◆ **Record excerpts**:
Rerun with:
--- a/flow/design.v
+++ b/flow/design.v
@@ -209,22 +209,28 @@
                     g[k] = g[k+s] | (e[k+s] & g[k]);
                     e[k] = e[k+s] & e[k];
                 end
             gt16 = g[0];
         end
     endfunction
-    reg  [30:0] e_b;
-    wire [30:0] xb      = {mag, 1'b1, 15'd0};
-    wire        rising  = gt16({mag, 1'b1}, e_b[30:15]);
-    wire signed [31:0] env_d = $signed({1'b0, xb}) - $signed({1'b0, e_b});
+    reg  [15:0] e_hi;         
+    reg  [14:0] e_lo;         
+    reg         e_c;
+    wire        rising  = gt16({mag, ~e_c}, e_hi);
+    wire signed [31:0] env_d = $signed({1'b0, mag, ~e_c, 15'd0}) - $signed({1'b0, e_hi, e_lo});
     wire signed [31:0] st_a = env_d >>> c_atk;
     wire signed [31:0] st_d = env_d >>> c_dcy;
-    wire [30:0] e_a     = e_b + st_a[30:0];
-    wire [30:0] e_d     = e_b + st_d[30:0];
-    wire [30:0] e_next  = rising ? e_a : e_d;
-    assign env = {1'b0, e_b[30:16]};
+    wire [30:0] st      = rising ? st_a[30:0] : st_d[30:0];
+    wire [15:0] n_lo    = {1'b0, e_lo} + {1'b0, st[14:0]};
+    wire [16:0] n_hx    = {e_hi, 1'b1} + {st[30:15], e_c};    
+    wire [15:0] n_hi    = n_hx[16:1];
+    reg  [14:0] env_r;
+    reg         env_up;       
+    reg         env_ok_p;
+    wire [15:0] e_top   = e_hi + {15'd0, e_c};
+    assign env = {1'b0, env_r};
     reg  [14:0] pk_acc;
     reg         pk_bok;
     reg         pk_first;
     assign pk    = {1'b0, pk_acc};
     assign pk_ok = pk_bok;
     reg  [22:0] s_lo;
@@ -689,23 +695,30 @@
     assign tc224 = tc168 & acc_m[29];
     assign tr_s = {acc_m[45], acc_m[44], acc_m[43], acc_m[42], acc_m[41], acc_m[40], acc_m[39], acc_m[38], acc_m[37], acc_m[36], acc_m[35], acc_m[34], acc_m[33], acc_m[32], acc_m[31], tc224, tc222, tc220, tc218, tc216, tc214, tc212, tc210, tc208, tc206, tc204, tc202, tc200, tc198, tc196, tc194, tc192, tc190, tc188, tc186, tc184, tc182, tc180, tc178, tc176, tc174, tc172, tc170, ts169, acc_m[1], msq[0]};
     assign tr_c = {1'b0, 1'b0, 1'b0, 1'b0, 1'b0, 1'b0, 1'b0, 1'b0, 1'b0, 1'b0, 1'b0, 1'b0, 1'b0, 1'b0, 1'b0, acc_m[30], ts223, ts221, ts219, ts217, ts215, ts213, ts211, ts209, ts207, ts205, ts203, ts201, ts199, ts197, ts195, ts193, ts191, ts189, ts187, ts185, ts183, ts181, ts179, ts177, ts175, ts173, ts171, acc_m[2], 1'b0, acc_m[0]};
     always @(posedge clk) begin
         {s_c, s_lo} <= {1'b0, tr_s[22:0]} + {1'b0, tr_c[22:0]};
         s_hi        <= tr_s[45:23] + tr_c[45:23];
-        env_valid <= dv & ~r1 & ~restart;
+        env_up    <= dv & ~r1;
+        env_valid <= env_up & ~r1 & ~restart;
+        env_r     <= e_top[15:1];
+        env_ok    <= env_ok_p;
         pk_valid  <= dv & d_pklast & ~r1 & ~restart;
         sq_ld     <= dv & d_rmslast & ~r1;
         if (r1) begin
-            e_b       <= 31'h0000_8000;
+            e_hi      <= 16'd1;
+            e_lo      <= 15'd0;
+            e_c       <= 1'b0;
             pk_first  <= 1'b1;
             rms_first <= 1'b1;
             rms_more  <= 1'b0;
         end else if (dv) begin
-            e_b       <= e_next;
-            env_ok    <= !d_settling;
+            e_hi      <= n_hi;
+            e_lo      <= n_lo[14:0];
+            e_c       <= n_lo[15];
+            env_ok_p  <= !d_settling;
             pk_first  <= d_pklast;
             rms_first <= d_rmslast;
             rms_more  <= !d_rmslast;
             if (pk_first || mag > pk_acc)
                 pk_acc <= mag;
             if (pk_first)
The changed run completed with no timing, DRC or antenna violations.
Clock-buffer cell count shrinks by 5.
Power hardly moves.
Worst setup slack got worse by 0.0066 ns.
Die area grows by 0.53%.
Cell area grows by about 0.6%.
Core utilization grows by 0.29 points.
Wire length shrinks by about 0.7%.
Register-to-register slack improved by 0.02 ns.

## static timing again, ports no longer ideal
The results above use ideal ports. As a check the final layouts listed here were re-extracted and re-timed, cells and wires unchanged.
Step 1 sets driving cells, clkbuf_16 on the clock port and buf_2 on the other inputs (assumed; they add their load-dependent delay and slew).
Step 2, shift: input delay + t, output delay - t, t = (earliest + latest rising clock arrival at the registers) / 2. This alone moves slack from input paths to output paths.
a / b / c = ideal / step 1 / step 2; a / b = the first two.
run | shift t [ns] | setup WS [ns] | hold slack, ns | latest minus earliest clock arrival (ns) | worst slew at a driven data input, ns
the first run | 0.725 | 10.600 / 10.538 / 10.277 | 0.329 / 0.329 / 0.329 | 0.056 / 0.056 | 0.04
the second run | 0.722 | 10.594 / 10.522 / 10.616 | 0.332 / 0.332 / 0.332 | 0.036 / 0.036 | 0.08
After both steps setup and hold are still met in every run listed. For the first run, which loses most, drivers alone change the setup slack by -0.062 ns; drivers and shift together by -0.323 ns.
From an optimization exercise on the open Yosys and OpenROAD flow, aimed at small area, a short achievable clock period and few clock cycles per item; shortcuts taken in it are not production practice. The RTL was checked by simulation tests, not by an equivalence proof against the original design. No activity file was given, so power comes from the tool's default toggle rates.

## the previous run
==> flow/design.v <==
module cc_group_enc (
    input  wire        clk,
    input  wire        rst,
    input  wire        in_valid,
    output wire        in_ready,
    input  wire [15:0] in_res,
    input  wire        in_last,
    output wire        out_valid,
    input  wire        out_ready,
    output reg  [31:0] out_data,
    output reg  [5:0]  out_len,
    output reg         out_last
);
    localparam integer NR = 16;    
    localparam integer GQ = 4;     
    function automatic lt8(input [7:0] a, input [7:0] b);
        reg br;
        integer t;
        begin
            br = 1'b0;
            for (t = 0; t < 8; t = t + 1)
                br = (~a[t] & b[t]) | (~a[t] & br) | (b[t] & br);
            lt8 = br;
        end
    endfunction
    function automatic [7:0] add8s(input [7:0] a, input [4:0] b);
        reg c;
        integer t;
        begin
            c = 1'b0;
            for (t = 0; t < 8; t = t + 1) begin
                if (t < 5) begin
                    add8s[t] = a[t] ^ b[t] ^ c;
                    c = (a[t] & b[t]) | (c & (a[t] ^ b[t]));
                end else begin
                    add8s[t] = a[t] ^ c;
                    c = a[t] & c;
                end
            end
            add8s = add8s | {c, c, c, c, 3'd0, c};    
        end
    endfunction
    function automatic [4:0] addk(input [3:0] q, input [3:0] c);
        reg cy;
        integer t;
        begin
            cy = 1'b0;
            for (t = 0; t < 4; t = t + 1) begin
                addk[t] = q[t] ^ c[t] ^ cy;
                cy = (q[t] & c[t]) | (cy & (q[t] ^ c[t]));
            end
            addk[4] = cy;
        end
    endfunction
    function automatic [7:0] c15n(input [3:0] m);
        case (m)
            4'd0: c15n = 8'd15;
            4'd1: c15n = 8'd30;
            4'd2: c15n = 8'd45;
            4'd3: c15n = 8'd60;
            4'd4: c15n = 8'd75;
            4'd5: c15n = 8'd90;
            4'd6: c15n = 8'd105;
            4'd7: c15n = 8'd120;
            4'd8: c15n = 8'd135;
            4'd9: c15n = 8'd150;
            4'd10: c15n = 8'd165;
            4'd11: c15n = 8'd180;
            4'd12: c15n = 8'd195;
            4'd13: c15n = 8'd210;
            4'd14: c15n = 8'd225;
            4'd15: c15n = 8'd240;
        endcase
    endfunction
    reg        rdy_q;
    reg        iv;             
    wire       acc = in_valid & rdy_q;    
    wire       w;              
    reg [15:0] ires;
    reg        ilast;
    assign in_ready = rdy_q;
    always @(posedge clk) begin
        if (acc) begin
            ires  <= in_res;
            ilast <= in_last;
        end
        iv <= ~rst & (acc | (iv & ~w));
    end
    wire [15:0] u = ires[15] ? ~{ires[14:0], 1'b0} : {ires[14:0], 1'b0};
    reg [15:0] ring [0:NR-1];
    reg [3:0]  wr;             
    reg [3:0]  rd;             
    reg [4:0]  occ;            
    reg [7:0]  cost [0:14];
    reg [3:0]  gm;             
    reg        gfirst;         
    reg        fin;            
    wire [19:0] uext = {4'd0, u};
    reg  [4:0]  len_k [0:14];
    integer k;
    always @(*) begin
        for (k = 0; k < 15; k = k + 1) begin
            len_k[k] = addk(uext[k +: 4], k) | {5{(uext >> (k + 4)) != 20'd0}};
        end
    end
    always @(posedge clk) begin
        if (rst) begin
            gfirst <= 1'b1;
            fin    <= 1'b0;
        end else begin
            fin <= w & ilast;
            if (w) gfirst <= ilast;
        end
        for (k = 0; k < 15; k = k + 1)
            cost[k] <= add8s(gfirst ? 8'd0 : cost[k], w ? len_k[k] : 5'd0);
        gm <= (gfirst ? 4'hF : gm) + {3'd0, w};
        if (w) ring[wr] <= u;
    end
    reg [7:0] cc  [0:15];
    reg [7:0] lv1c [0:7];
    reg [3:0] lv1k [0:7];
    reg [7:0] lv2c [0:3];
    reg [3:0] lv2k [0:3];
    reg [7:0] lv3c [0:1];
    reg [3:0] lv3k [0:1];
    reg [3:0] kbest;
    integer gg;
    always @(*) begin
        for (gg = 0; gg < 15; gg = gg + 1) cc[gg] = cost[gg];
        cc[15] = c15n(gm);    
        for (gg = 0; gg < 8; gg = gg + 1) begin
            if (lt8(cc[2*gg+1], cc[2*gg])) begin lv1c[gg] = cc[2*gg+1]; lv1k[gg] = 2*gg+1; end
            else                           begin lv1c[gg] = cc[2*gg];   lv1k[gg] = 2*gg;   end
        end
        for (gg = 0; gg < 4; gg = gg + 1) begin
            if (lt8(lv1c[2*gg+1], lv1c[2*gg])) begin lv2c[gg] = lv1c[2*gg+1]; lv2k[gg] = lv1k[2*gg+1]; end
            else                               begin lv2c[gg] = lv1c[2*gg];   lv2k[gg] = lv1k[2*gg];   end
        end
        for (gg = 0; gg < 2; gg = gg + 1) begin
            if (lt8(lv2c[2*gg+1], lv2c[2*gg])) begin lv3c[gg] = lv2c[2*gg+1]; lv3k[gg] = lv2k[2*gg+1]; end
            else                               begin lv3c[gg] = lv2c[2*gg];   lv3k[gg] = lv2k[2*gg];   end
        end
        kbest = lt8(lv3c[1], lv3c[0]) ? lv3k[1] : lv3k[0];
    end
    reg [3:0] qk [0:3];
    reg [3:0] qn [0:3];
    reg [2:0] qh;              
    reg [2:0] qt;              
    wire [2:0] gq = qt - qh;   
    reg [1:0]  pc;             
    reg [15:0] pu;             
    reg [15:0] pb;             
    wire       pv = (pc != 2'd0);
    reg        ov;
    reg [3:0]  idx;            
    reg        first;          
    assign out_valid = ov;
    wire [3:0]  kh  = qk[qh[1:0]];
    wire [3:0]  nh  = qn[qh[1:0]];
    wire        k15 = (kh == 4'd15);
    wire [31:0] sr  = {pu, 16'd0} >> kh;            
    wire [15:0] hi  = sr[31:16];
    wire        esc = ~k15 & (|hi[15:4]);
    wire [3:0]  nq  = esc ? 4'd15 : k15 ? 4'd0 : hi[3:0];
    wire        zb  = esc | (k15 & hi[0]);
    wire [15:0] lf  = esc ? pu : sr[15:0];
    wire [47:0] rv  = {16'hFFFF, zb, lf, 15'd0};
    wire [31:0] rc  = rv[47:0] >> nq;
    wire [4:0]  qk1 = {1'b0, nq} + {1'b0, kh} + 5'd1;    
    wire        honly = first & esc;
    wire [31:0] beat = first ? {kh, rc[31:4]} : rc;
    wire [5:0]  blen = honly ? 6'd4 : esc ? 6'd32 : {1'b0, qk1} + (first ? 6'd4 : 6'd0);
    wire can    = pv & (gq != 3'd0);                
    wire send_a = can & ~honly;                     
    wire last_a = send_a & (idx == nh);             
    wire ld     = (occ != 5'd0) & (pc != 2'd2);
    assign w = iv & ((occ != NR) | ld);
    wire [15:0] rdat = ring[rd];
    wire adv   = ~ov | out_ready;
    wire emit  = adv & can;
    wire take  = adv & send_a;
    wire glast = adv & last_a;
    always @(posedge clk) begin
        if (emit) begin
            out_data <= beat;
            out_len  <= blen;
            out_last <= last_a;
        end
        if (take | (pc == 2'd0))
            pu <= (pc == 2'd2) ? pb : rdat;
        if (~take & (pc == 2'd1))
            pb <= rdat;
    end
    wire       ivk  = iv & ~w;                      
    wire [4:0] occ1 = occ + {4'd0, w} - {4'd0, ld};   
    wire [1:0] pc1s = pc + {1'b0, ld} - 2'd1;       
    wire [1:0] pc1k = pc + {1'b0, ld};              
    wire       rm1s = (occ1 != NR) | ((occ1 != 5'd0) & (pc1s != 2'd2));
    wire       rm1k = (occ1 != NR) | ((occ1 != 5'd0) & (pc1k != 2'd2));
    wire       rm1  = (adv & send_a) ? rm1s : rm1k;   
    wire       s_ok = acc ? rm1 : (~ivk | rm1);
    wire [3:0] gc   = {1'b0, gq} + {3'd0, fin} + {3'd0, iv & ilast};
    wire       g_a  = (gc + 4'd1 <= GQ);
    wire       g_b  = (gc + 4'd2 <= GQ);
    wire       tl   = acc & in_last;
    wire       rdy_n = s_ok & (tl ? g_b : g_a);     
    always @(posedge clk) begin
        if (rst) begin
            rdy_q <= 1'b1;
            wr    <= 4'd0;
            rd    <= 4'd0;
            occ   <= 5'd0;
            qh    <= 3'd0;
            qt    <= 3'd0;
            pc    <= 2'd0;
            ov    <= 1'b0;
            idx   <= 4'd0;
            first <= 1'b1;
        end else begin
            rdy_q <= rdy_n;
            if (w)  wr <= wr + 4'd1;
            if (ld) rd <= rd + 4'd1;
            pc <= pc + {1'b0, ld} - {1'b0, take};
            occ <= occ + {4'd0, w} - {4'd0, ld};
            if (fin) qt <= qt + 3'd1;
            if (glast) qh <= qh + 3'd1;
            if (adv) ov <= can;
            if (emit) first <= ~honly & last_a;
            if (take) idx <= last_a ? 4'd0 : idx + 4'd1;
        end
        if (fin) begin
            qk[qt[1:0]] <= kbest;
            qn[qt[1:0]] <= gm;
        end
    end
endmodule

◆ **Exercise directions**:
Look above for the line with "The changed run" and the line with "Step 1 sets". Write out those two lines and all the lines between them, exactly, and no others.

◆ **Output below**:
The changed run completed with no timing, DRC or antenna violations.
Clock-buffer cell count shrinks by 5.
Power hardly moves.
Worst setup slack got worse by 0.0066 ns.
Die area grows by 0.53%.
Cell area grows by about 0.6%.
Core utilization grows by 0.29 points.
Wire length shrinks by about 0.7%.
Register-to-register slack improved by 0.02 ns.

## static timing again, ports no longer ideal
The results above use ideal ports. As a check the final layouts listed here were re-extracted and re-timed, cells and wires unchanged.
Step 1 sets driving cells, clkbuf_16 on the clock port and buf_2 on the other inputs (assumed; they add their load-dependent delay and slew).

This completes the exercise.